(MATERIAL PROVIDED):
From an optimization exercise on the open Yosys and OpenROAD flow, aimed at small area; shortcuts taken in it are not production practice.
Only simulation tests tie the RTL to the original design; equivalence was not proved.
Power is estimated from default activity; no workload was simulated.

$ cat design.v
package rename_pkg;
	typedef enum logic [3:0] {
		ALU_ADD      = 4'h0,
		ALU_SUB      = 4'h1,
		ALU_AND      = 4'h2,
		ALU_OR       = 4'h3,
		ALU_XOR      = 4'h4,
		ALU_SLT      = 4'h5,
		ALU_SLL      = 4'h6,
		ALU_SRL      = 4'h7,
		ALU_PASS_IMM = 4'h8   
	} alu_op_e;
	typedef enum logic [1:0] {
		MEM_NONE  = 2'b00,
		MEM_READ  = 2'b01,
		MEM_WRITE = 2'b10
	} mem_action_e;
	localparam int IMM_WIDTH = 32;
endpackage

(HOW TO COMPLETE THIS TASK): Complete, exact output of the records is expected.

(FINAL ANSWER):
From an optimization exercise on the open Yosys and OpenROAD flow, aimed at small area; shortcuts taken in it are not production practice.
Only simulation tests tie the RTL to the original design; equivalence was not proved.
Power is estimated from default activity; no workload was simulated.

$ cat design.v
package rename_pkg;
	typedef enum logic [3:0] {
		ALU_ADD      = 4'h0,
		ALU_SUB      = 4'h1,
		ALU_AND      = 4'h2,
		ALU_OR       = 4'h3,
		ALU_XOR      = 4'h4,
		ALU_SLT      = 4'h5,
		ALU_SLL      = 4'h6,
		ALU_SRL      = 4'h7,
		ALU_PASS_IMM = 4'h8   
	} alu_op_e;
	typedef enum logic [1:0] {
		MEM_NONE  = 2'b00,
		MEM_READ  = 2'b01,
		MEM_WRITE = 2'b10
	} mem_action_e;
	localparam int IMM_WIDTH = 32;
endpackage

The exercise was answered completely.